::: Extracted data

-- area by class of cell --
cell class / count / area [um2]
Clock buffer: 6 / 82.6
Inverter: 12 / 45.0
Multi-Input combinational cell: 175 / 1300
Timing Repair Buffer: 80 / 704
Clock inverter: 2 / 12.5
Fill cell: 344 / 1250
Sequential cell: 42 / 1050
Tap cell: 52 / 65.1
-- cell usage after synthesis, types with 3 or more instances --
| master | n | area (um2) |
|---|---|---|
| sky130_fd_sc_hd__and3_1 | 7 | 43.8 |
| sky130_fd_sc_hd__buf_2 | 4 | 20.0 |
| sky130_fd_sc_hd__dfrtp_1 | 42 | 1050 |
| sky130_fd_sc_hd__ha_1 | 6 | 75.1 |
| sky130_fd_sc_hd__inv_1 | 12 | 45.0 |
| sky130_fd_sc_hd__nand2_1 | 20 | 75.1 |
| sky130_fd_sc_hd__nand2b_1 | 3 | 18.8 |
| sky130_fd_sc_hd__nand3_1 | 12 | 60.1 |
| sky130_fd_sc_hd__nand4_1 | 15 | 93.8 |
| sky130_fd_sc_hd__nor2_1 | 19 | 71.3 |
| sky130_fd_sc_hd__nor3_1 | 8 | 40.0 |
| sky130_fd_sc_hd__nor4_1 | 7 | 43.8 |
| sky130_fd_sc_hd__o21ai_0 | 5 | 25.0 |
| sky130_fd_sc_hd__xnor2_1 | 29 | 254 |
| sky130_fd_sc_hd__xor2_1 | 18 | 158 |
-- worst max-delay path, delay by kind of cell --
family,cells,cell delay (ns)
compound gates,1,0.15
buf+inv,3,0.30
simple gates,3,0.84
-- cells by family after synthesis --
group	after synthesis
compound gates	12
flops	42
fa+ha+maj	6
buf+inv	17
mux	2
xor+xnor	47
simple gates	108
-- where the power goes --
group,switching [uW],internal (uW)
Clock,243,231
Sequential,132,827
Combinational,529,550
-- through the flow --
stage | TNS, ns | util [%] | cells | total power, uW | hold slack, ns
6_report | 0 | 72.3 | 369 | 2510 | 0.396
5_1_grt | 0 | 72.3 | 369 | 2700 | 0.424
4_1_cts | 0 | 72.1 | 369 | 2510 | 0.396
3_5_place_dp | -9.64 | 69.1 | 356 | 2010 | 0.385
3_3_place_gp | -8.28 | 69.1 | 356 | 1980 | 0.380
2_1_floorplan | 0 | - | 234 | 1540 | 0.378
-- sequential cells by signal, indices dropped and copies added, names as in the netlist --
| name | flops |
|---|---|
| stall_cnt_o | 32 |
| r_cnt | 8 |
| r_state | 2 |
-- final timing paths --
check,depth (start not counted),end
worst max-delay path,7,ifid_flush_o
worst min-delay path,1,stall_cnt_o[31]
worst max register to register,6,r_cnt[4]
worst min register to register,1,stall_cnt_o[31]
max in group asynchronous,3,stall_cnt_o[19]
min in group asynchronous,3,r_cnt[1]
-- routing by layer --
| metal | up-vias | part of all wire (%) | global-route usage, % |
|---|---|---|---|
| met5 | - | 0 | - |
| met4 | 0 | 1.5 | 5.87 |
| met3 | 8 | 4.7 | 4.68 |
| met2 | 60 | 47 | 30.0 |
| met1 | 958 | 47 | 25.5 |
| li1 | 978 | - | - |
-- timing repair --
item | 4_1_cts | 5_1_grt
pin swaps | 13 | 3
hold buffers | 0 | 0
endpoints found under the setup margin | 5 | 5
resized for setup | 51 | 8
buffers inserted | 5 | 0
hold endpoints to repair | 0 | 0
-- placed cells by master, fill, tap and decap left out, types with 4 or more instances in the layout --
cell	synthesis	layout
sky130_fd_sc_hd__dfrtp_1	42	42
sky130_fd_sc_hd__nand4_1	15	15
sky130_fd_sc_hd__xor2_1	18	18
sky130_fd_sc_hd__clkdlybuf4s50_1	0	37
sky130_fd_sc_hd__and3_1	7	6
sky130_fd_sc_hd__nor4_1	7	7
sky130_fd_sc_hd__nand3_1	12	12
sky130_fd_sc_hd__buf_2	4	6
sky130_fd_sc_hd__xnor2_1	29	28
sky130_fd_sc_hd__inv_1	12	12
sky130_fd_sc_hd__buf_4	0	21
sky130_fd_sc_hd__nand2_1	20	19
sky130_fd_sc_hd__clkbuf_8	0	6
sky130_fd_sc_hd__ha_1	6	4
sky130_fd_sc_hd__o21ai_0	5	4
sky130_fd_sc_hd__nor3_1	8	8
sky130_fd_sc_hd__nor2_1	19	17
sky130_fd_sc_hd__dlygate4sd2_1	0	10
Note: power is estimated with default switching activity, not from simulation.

::::::

▶ How to complete this task: Search the data for the string "usage" and say how many lines include it, giving only the number.

▶ Output below: 2